[PROMPT] Everything from the first line of the records to the line containing "create_clock -name clock", inclusive, is to be extracted exactly, and nothing more.

[PROVIDED ENTRIES]

<file path="config.mk">
export PLATFORM = sky130hd
export DESIGN_NAME = dcs_top
export DESIGN_NICKNAME = d
export VERILOG_FILES = /design/src/hw/dcs_pkg.sv /design/src/hw/dcs_top.sv /design/src/hw/dcs_ctrl_decode.sv /design/src/hw/dcs_status_build.sv
export VERILOG_INCLUDE_DIRS = /design/src /design/src/hw
export SDC_FILE = /design/constraint.sdc
export NUM_CORES = 1
export LEC_CHECK = 0
export BUFFER_PORTS_ARGS = -buffer_cell sky130_fd_sc_hd__clkbuf_2
export CAP_MARGIN = 25
export CORE_UTILIZATION = 57
export CTS_BUF_LIST = sky130_fd_sc_hd__clkbuf_16
export CTS_CLUSTER_DIAMETER = 80
export DETAILED_ROUTE_END_ITERATION = 12
export PLACE_DENSITY_LB_ADDON = 0.15
export SYNTH_ARGS = -nofsm -noshare
export SYNTH_HDL_FRONTEND = slang
export SYNTH_HIERARCHICAL = 1
export SYNTH_SLANG_ARGS = --single-unit
</file>
<file path="constraint.sdc">
create_clock -name clock -period 2.8 [get_ports clock]
set_clock_uncertainty 0.1 [all_clocks]
set_input_delay 0.42 -clock clock [delete_from_list [all_inputs] [get_ports clock]]
set_output_delay 0.42 -clock clock [all_outputs]
set_load 0.02 [all_outputs]
</file>
<file path="src/rtl/arm_pkg.sv">
package arm_pkg;

    // Register byte addresses.
    localparam logic [31:0] ADDR_STA = 32'hFFFF_0500;
    localparam logic [31:0] ADDR_MSK = 32'hFFFF_0504;
    localparam logic [31:0] ADDR_TH  = 32'hFFFF_0508;
    localparam logic [31:0] ADDR_THC = 32'hFFFF_050C;
    localparam logic [31:0] ADDR_THV = 32'hFFFF_0510;
    localparam logic [31:0] ADDR_RCR = 32'hFFFF_0514;
    localparam logic [31:0] ADDR_CFG = 32'hFFFF_0518;
    localparam logic [31:0] ADDR_DAT = 32'hFFFF_051C;
    localparam logic [31:0] ADDR_ACC = 32'hFFFF_0534;
    localparam logic [31:0] ADDR_RCV = 32'hFFFF_0538;

    // Configuration fields.
    localparam int CFG_GROUND_SWITCH_PIN  = 7;
    localparam int CFG_ACC_LO  = 5;
    localparam int CFG_CMP_LO  = 3;
    localparam int CFG_OVR_EN  = 2;
    localparam int CFG_GND_RES = 1;
    localparam int CFG_RC_EN   = 0;
    localparam logic [7:0] CFG_RESET = 8'h00;

    // Status and mask fields share one layout.
    localparam int STA_READY = 0;
    localparam int STA_OVR   = 2;
    localparam int STA_CMP   = 3;
    localparam int STA_CONV  = 5;
    localparam int STA_ACC   = 6;
    localparam logic [7:0] STA_RESET = 8'h00;
    localparam logic [7:0] MSK_RESET = 8'h00;
    localparam logic [7:0] STA_USED  = 8'h6D;

    localparam logic [1:0] RESP_OKAY   = 2'h0;
    localparam logic [1:0] RESP_SLVERR = 2'h2;

    // Coarse overrange must persist longer than this.
    localparam int OVR_TIME_NS   = 125000;
    localparam int CLK_PERIOD_NS = 40;
    localparam int OVR_CYCLES    = (OVR_TIME_NS + CLK_PERIOD_NS - 1) / CLK_PERIOD_NS;

    typedef enum logic [1:0] {
        ACC_OFF    = 2'h0,
        ACC_CLAMP  = 2'h1,
        ACC_SIGNED = 2'h2,
        ACC_CMP    = 2'h3
    } arm_acc_mode_t;

    typedef enum logic [1:0] {
        CMP_OFF   = 2'h0,
        CMP_LEVEL = 2'h1,
        CMP_COUNT = 2'h2,
        CMP_DECAY = 2'h3
    } arm_cmp_mode_t;

    function automatic logic [23:0] arm_abs(input logic [23:0] v);
        arm_abs = v[23] ? 24'(-v) : v;
    endfunction

    function automatic logic [31:0] arm_merge(input logic [31:0] old, input logic [31:0] data,
                                              input logic [3:0] strb);
        for (int i = 0; i < 4; i++) begin
            arm_merge[i*8 +: 8] = strb[i] ? data[i*8 +: 8] : old[i*8 +: 8];
        end
    endfunction

endpackage

</file>
<file path="src/rtl/arm_thresh.sv">
module arm_thresh #(
    parameter int CW = 16
) (
    input  wire logic                   clk_i,      // System clock.
    input  wire logic                   rst_n_i,    // Asynchronous reset.
    input  wire logic                   ce_i,       // Clock enable.
    input  wire logic                   sample_i,   // New primary result.
    input  wire logic [23:0]            mag_i,      // Absolute result.
    input  wire logic [23:0]            th_i,       // Threshold.
    input  wire logic [CW-1:0]          limit_i,    // Count limit.
    input  wire arm_pkg::arm_cmp_mode_t mode_i,     // Comparator mode.
    output logic      [CW-1:0]          count_o,    // Threshold counter.
    output logic                        hit_o       // Event pulse.
);
    import arm_pkg::*;

    logic [CW-1:0] next_count;
    logic          next_hit;
    logic          above;

    assign above = mag_i >= th_i;

    always_comb begin
        next_count = count_o;
        next_hit   = 1'b0;
        if (mode_i == CMP_OFF) begin
            next_count = '0;
        end else if (sample_i) begin
            case (mode_i)
                CMP_LEVEL: begin
                    next_hit = above;
                end
                CMP_COUNT, CMP_DECAY: begin
                    if (above) begin
                        if (count_o != '1) begin
                            next_count = count_o + 1'b1;
                        end
                    end else if (mode_i == CMP_COUNT) begin
                        next_count = '0;
                    end else if (count_o != '0) begin
                        next_count = count_o - 1'b1;
                    end
                    // Pulse only on arrival so a held count does not refire.
                    next_hit = above && (next_count == limit_i) && (count_o != limit_i);
                end
                default: begin
                    next_count = '0;
                end
            endcase
        end
    end

    always_ff @(posedge clk_i or negedge rst_n_i) begin
        if (!rst_n_i) begin
            count_o <= '0;
            hit_o   <= 1'b0;
        end else if (ce_i) begin
            count_o <= next_count;
            hit_o   <= next_hit;
        end
    end
endmodule

</file>
<file path="src/rtl/arm_ovr.sv">
module arm_ovr #(
    parameter int CYC = arm_pkg::OVR_CYCLES
) (
    input  wire logic clk_i,    // System clock.
    input  wire logic rst_n_i,  // Asynchronous reset.
    input  wire logic ce_i,     // Clock enable.
    input  wire logic enable_i, // Detector enable.
    input  wire logic raw_i,    // Coarse comparator level.
    output logic      flag_o    // Event pulse.
);
    localparam int CNTW = $clog2(CYC + 2);
    localparam logic [CNTW-1:0] CYC_C = CNTW'(CYC);

    logic [CNTW-1:0] cnt;
    logic [CNTW-1:0] next_cnt;
    logic            next_flag;

    // The count stops one past the limit, so a long overrange gives one pulse.
    always_comb begin
        next_cnt  = cnt;
        next_flag = 1'b0;
        if (!enable_i || !raw_i) begin
            next_cnt = '0;
        end else if (cnt <= CYC_C) begin
            next_cnt  = cnt + 1'b1;
            next_flag = (cnt == CYC_C);
        end
    end

    always_ff @(posedge clk_i or negedge rst_n_i) begin
        if (!rst_n_i) begin
            cnt    <= '0;
            flag_o <= 1'b0;
        end else if (ce_i) begin
            cnt    <= next_cnt;
            flag_o <= next_flag;
        end
    end
endmodule

</file>
<file path="src/rtl/arm_top.sv">
// Operation
// Configuration register is 8-bit read/write, resets to zero, all functions off.
// Bit 7 connects the ground switch pin; clearing it disconnects.
// Bit 1 adds a series resistor to the ground switch path.
// 32-bit accumulator mode set by configuration bits 6 to 5.
// Mode 00 clears the accumulator; software holds it off one conversion.
// Mode 01 adds signed results, clamping the total at zero.
// Mode 10 adds signed results without clamp; overflow is allowed.
// Mode 11 runs accumulator with comparator and raises a masked interrupt.
// Comparator bits 4 to 3; 00 off, 01 fires when magnitude reaches threshold.
// Mode 10 fires after limit hits; a miss clears the counter.
// Mode 11 counts likewise, but a miss decrements toward zero.
// Bit 2 flags overrange held longer than 125 microseconds.
// Software keeps the overrange detector off in low power mode.
// Bit 0 fires conversion interrupts only when result count meets limit.
// With bit 0 clear every conversion raises the conversion interrupt.
// Result register holds while ready; reading it clears the ready flags.
// Threshold counter counts each qualifying result; event when it reaches limit.
// All processing steps once per conversion using the stored result; the code uses result_i at the strobe, not dat.
module arm_top #(
    parameter int CW = 16
) (
    input  wire logic        clk_i,                // System clock.
    input  wire logic        rst_n_i,              // Asynchronous reset.
    input  wire logic        ce_i,                 // Clock enable.
    input  wire logic [31:0] s_axi_awaddr_i,       // Write address.
    input  wire logic        s_axi_awvalid_i,      // Write address valid.
    output logic             s_axi_awready_o,      // Write address ready.
    input  wire logic [31:0] s_axi_wdata_i,        // Write data.
    input  wire logic [3:0]  s_axi_wstrb_i,        // Write strobes.
    input  wire logic        s_axi_wvalid_i,       // Write data valid.
    output logic             s_axi_wready_o,       // Write data ready.
    output logic [1:0]       s_axi_bresp_o,        // Write response.
    output logic             s_axi_bvalid_o,       // Write response valid.
    input  wire logic        s_axi_bready_i,       // Write response ready.
    input  wire logic [31:0] s_axi_araddr_i,       // Read address.
    input  wire logic        s_axi_arvalid_i,      // Read address valid.
    output logic             s_axi_arready_o,      // Read address ready.
    output logic [31:0]      s_axi_rdata_o,        // Read data.
    output logic [1:0]       s_axi_rresp_o,        // Read response.
    output logic             s_axi_rvalid_o,       // Read data valid.
    input  wire logic        s_axi_rready_i,       // Read data ready.
    input  wire logic [23:0] result_i,             // Primary filter result.
    input  wire logic        result_valid_i,       // Result strobe.
    input  wire logic        coarse_overrange_i,   // Coarse comparator level.
    output logic             ground_switch_pin_o,  // Ground switch closed.
    output logic             ground_resistor_o,    // Series resistor in path.
    output logic             irq_o                 // Interrupt, active high.
);
    import arm_pkg::*;

    logic [7:0]        cfg;
    logic [7:0]        sta;
    logic [7:0]        msk;
    logic [23:0]       th;
    logic [CW-1:0]     thc;
    logic [CW-1:0]     rcr;
    logic [CW-1:0]     rcv;
    logic [23:0]       dat;
    logic [31:0]       acc;
    logic [7:0]        next_cfg;
    logic [7:0]        next_sta;
    logic [7:0]        next_msk;
    logic [23:0]       next_th;
    logic [CW-1:0]     next_thc;
    logic [CW-1:0]     next_rcr;
    logic [CW-1:0]     next_rcv;
    logic [23:0]       next_dat;
    logic [31:0]       next_acc;
    logic [31:0]       aw_addr;
    logic [31:0]       w_data;
    logic [3:0]        w_strb;
    logic              aw_full;
    logic              w_full;
    logic [31:0]       next_aw_addr;
    logic [31:0]       next_w_data;
    logic [3:0]        next_w_strb;
    logic              next_aw_full;
    logic              next_w_full;
    logic              next_awready;
    logic              next_wready;
    logic              next_bvalid;
    logic [1:0]        next_bresp;
    logic              next_arready;
    logic              next_rvalid;
    logic [31:0]       next_rdata;
    logic [1:0]        next_rresp;
    logic              next_irq;
    logic              wr_go;
    logic              rd_go;
    logic              wr_hit;
    logic              rd_hit;
    logic [31:0]       rd_val;
    logic [31:0]       wr_val;
    logic [31:0]       sum;
    logic [CW-1:0]     thv;
    logic              cmp_hit;
    logic              ovr_hit;
    logic [7:0]        sta_set;
    logic [7:0]        sta_clr;
    arm_acc_mode_t     acc_mode;
    arm_cmp_mode_t     cmp_mode;

    assign acc_mode = arm_acc_mode_t'(cfg[CFG_ACC_LO +: 2]);
    assign cmp_mode = arm_cmp_mode_t'(cfg[CFG_CMP_LO +: 2]);
    assign wr_go    = aw_full && w_full && !s_axi_bvalid_o;
    assign rd_go    = s_axi_arvalid_i && s_axi_arready_o;
    assign sum      = acc + {{8{result_i[23]}}, result_i};

    arm_thresh #(
        .CW(CW)
    ) u_thresh (
        .clk_i   (clk_i),
        .rst_n_i (rst_n_i),
        .ce_i    (ce_i),
        .sample_i(result_valid_i),
        .mag_i   (arm_abs(result_i)),
        .th_i    (th),
        .limit_i (thc),
        .mode_i  (cmp_mode),
        .count_o (thv),
        .hit_o   (cmp_hit)
    );

    arm_ovr #(
        .CYC(OVR_CYCLES)
    ) u_ovr (
        .clk_i   (clk_i),
        .rst_n_i (rst_n_i),
        .ce_i    (ce_i),
        .enable_i(cfg[CFG_OVR_EN]),
        .raw_i   (coarse_overrange_i),
        .flag_o  (ovr_hit)
    );

    // AXI4-Lite write channels: address and data are taken in either order.
    always_comb begin
        next_aw_addr = aw_addr;
        next_w_data  = w_data;
        next_w_strb  = w_strb;
        next_aw_full = aw_full;
        next_w_full  = w_full;
        next_awready = s_axi_awready_o;
        next_wready  = s_axi_wready_o;
        next_bvalid  = s_axi_bvalid_o;
        next_bresp   = s_axi_bresp_o;
        if (!aw_full && !s_axi_awready_o) begin
            next_awready = 1'b1;
        end
        if (!w_full && !s_axi_wready_o) begin
            next_wready = 1'b1;
        end
        if (s_axi_awvalid_i && s_axi_awready_o) begin
            next_aw_addr = s_axi_awaddr_i;
            next_aw_full = 1'b1;
            next_awready = 1'b0;
        end
        if (s_axi_wvalid_i && s_axi_wready_o) begin
            next_w_data = s_axi_wdata_i;
            next_w_strb = s_axi_wstrb_i;
            next_w_full = 1'b1;
            next_wready = 1'b0;
        end
        if (wr_go) begin
            next_bvalid  = 1'b1;
            next_bresp   = wr_hit ? RESP_OKAY : RESP_SLVERR;
            next_aw_full = 1'b0;
            next_w_full  = 1'b0;
        end
        if (s_axi_bvalid_o && s_axi_bready_i) begin
            next_bvalid = 1'b0;
        end
    end

    // Shared map view; bit 32 flags a mapped address.
    function automatic logic [32:0] arm_view(input logic [31:0] addr);
        case (addr)
            ADDR_STA: arm_view = {1'b1, 24'h00_0000, sta};
            ADDR_MSK: arm_view = {1'b1, 24'h00_0000, msk};
            ADDR_TH:  arm_view = {1'b1, 8'h00, th};
            ADDR_THC: arm_view = {1'b1, 32'(thc)};
            ADDR_THV: arm_view = {1'b1, 32'(thv)};
            ADDR_RCR: arm_view = {1'b1, 32'(rcr)};
            ADDR_CFG: arm_view = {1'b1, 24'h00_0000, cfg};
            ADDR_DAT: arm_view = {1'b1, 8'h00, dat};
            ADDR_ACC: arm_view = {1'b1, acc};
            ADDR_RCV: arm_view = {1'b1, 32'(rcv)};
            default:  arm_view = 33'h0_0000_0000;
        endcase
    endfunction
    always_comb {rd_hit, rd_val} = arm_view(s_axi_araddr_i);

    always_comb begin
        next_arready = s_axi_arready_o;
        next_rvalid  = s_axi_rvalid_o;
        next_rdata   = s_axi_rdata_o;
        next_rresp   = s_axi_rresp_o;
        if (!s_axi_rvalid_o && !s_axi_arready_o) begin
            next_arready = 1'b1;
        end
        if (rd_go) begin
            next_arready = 1'b0;
            next_rvalid  = 1'b1;
            next_rdata   = rd_val;
            next_rresp   = rd_hit ? RESP_OKAY : RESP_SLVERR;
        end
        if (s_axi_rvalid_o && s_axi_rready_i) begin
            next_rvalid = 1'b0;
        end
    end

    // Register file, result path and status flags.
    always_comb begin
        wr_hit   = 1'b1;
        next_cfg = cfg;
        next_msk = msk;
        next_th  = th;
        next_thc = thc;
        next_rcr = rcr;
        next_rcv = rcv;
        next_dat = dat;
        next_acc = acc;
        sta_set  = 8'h00;
        sta_clr  = 8'h00;
        wr_val   = arm_merge(32'(arm_view(aw_addr)), w_data, w_strb);
        if (wr_go) begin
            case (aw_addr)
                ADDR_STA: sta_clr  = w_data[7:0] & {8{w_strb[0]}};
                ADDR_MSK: next_msk = wr_val[7:0];
                ADDR_TH:  next_th  = wr_val[23:0];
                ADDR_THC: next_thc = wr_val[CW-1:0];
                ADDR_RCR: next_rcr = wr_val[CW-1:0];
                ADDR_CFG: next_cfg = wr_val[7:0];
                default:  wr_hit   = 1'b0;
            endcase
        end
        if (rd_go && s_axi_araddr_i == ADDR_DAT) begin
            sta_clr[STA_READY] = 1'b1;
        end
        if (result_valid_i) begin
            if (!sta[STA_READY]) begin
                next_dat = result_i;
            end
            sta_set[STA_READY] = 1'b1;
            next_rcv           = rcv + 1'b1;
            sta_set[STA_CONV]  = !cfg[CFG_RC_EN] || (next_rcv == rcr);
            if (sta_set[STA_CONV]) begin
                next_rcv = '0;
            end
        end
        case (acc_mode)
            ACC_CLAMP: begin
                if (result_valid_i) begin
                    // Only a negative step may clamp; positive overflow wraps.
                    next_acc = (result_i[23] && sum[31]) ? 32'h0000_0000 : sum;
                end
            end
            ACC_SIGNED, ACC_CMP: begin
                if (result_valid_i) begin
                    next_acc         = sum;
                    sta_set[STA_ACC] = (acc_mode == ACC_CMP) && ($signed(sum) >= $signed({8'h00, th}));
                end
            end
            default: begin
                next_acc = 32'h0000_0000;
            end
        endcase
        sta_set[STA_CMP] = cmp_hit;
        sta_set[STA_OVR] = ovr_hit;
        // A new event in the clearing cycle survives.
        next_sta = ((sta & ~sta_clr) | sta_set) & STA_USED;
        next_irq = |(next_sta & msk);
    end

    always_ff @(posedge clk_i or negedge rst_n_i) begin
        if (!rst_n_i) begin
            cfg             <= CFG_RESET;
            sta             <= STA_RESET;
            msk             <= MSK_RESET;
            th              <= '0;
            thc             <= '0;
            rcr             <= '0;
            rcv             <= '0;
            dat             <= '0;
            acc             <= '0;
            aw_addr         <= '0;
            w_data          <= '0;
            w_strb          <= '0;
            aw_full         <= 1'b0;
            w_full          <= 1'b0;
            s_axi_awready_o <= 1'b0;
            s_axi_wready_o  <= 1'b0;
            s_axi_bvalid_o  <= 1'b0;
            s_axi_bresp_o   <= RESP_OKAY;
            s_axi_arready_o <= 1'b0;
            s_axi_rvalid_o  <= 1'b0;
            s_axi_rdata_o   <= '0;
            s_axi_rresp_o   <= RESP_OKAY;
            irq_o           <= 1'b0;
            ground_switch_pin_o <= 1'b0;
            ground_resistor_o   <= 1'b0;
        end else if (ce_i) begin
            cfg             <= next_cfg;
            sta             <= next_sta;
            msk             <= next_msk;
            th              <= next_th;
            thc             <= next_thc;
            rcr             <= next_rcr;
            rcv             <= next_rcv;
            dat             <= next_dat;
            acc             <= next_acc;
            aw_addr         <= next_aw_addr;
            w_data          <= next_w_data;
            w_strb          <= next_w_strb;
            aw_full         <= next_aw_full;
            w_full          <= next_w_full;
            s_axi_awready_o <= next_awready;
            s_axi_wready_o  <= next_wready;
            s_axi_bvalid_o  <= next_bvalid;
            s_axi_bresp_o   <= next_bresp;
            s_axi_arready_o <= next_arready;
            s_axi_rvalid_o  <= next_rvalid;
            s_axi_rdata_o   <= next_rdata;
            s_axi_rresp_o   <= next_rresp;
            irq_o           <= next_irq;
            ground_switch_pin_o <= next_cfg[CFG_GROUND_SWITCH_PIN];
            ground_resistor_o   <= next_cfg[CFG_GND_RES];
        end
    end
endmodule

</file>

[WRITTEN SOLUTION]
<file path="config.mk">
export PLATFORM = sky130hd
export DESIGN_NAME = dcs_top
export DESIGN_NICKNAME = d
export VERILOG_FILES = /design/src/hw/dcs_pkg.sv /design/src/hw/dcs_top.sv /design/src/hw/dcs_ctrl_decode.sv /design/src/hw/dcs_status_build.sv
export VERILOG_INCLUDE_DIRS = /design/src /design/src/hw
export SDC_FILE = /design/constraint.sdc
export NUM_CORES = 1
export LEC_CHECK = 0
export BUFFER_PORTS_ARGS = -buffer_cell sky130_fd_sc_hd__clkbuf_2
export CAP_MARGIN = 25
export CORE_UTILIZATION = 57
export CTS_BUF_LIST = sky130_fd_sc_hd__clkbuf_16
export CTS_CLUSTER_DIAMETER = 80
export DETAILED_ROUTE_END_ITERATION = 12
export PLACE_DENSITY_LB_ADDON = 0.15
export SYNTH_ARGS = -nofsm -noshare
export SYNTH_HDL_FRONTEND = slang
export SYNTH_HIERARCHICAL = 1
export SYNTH_SLANG_ARGS = --single-unit
</file>
<file path="constraint.sdc">
create_clock -name clock -period 2.8 [get_ports clock]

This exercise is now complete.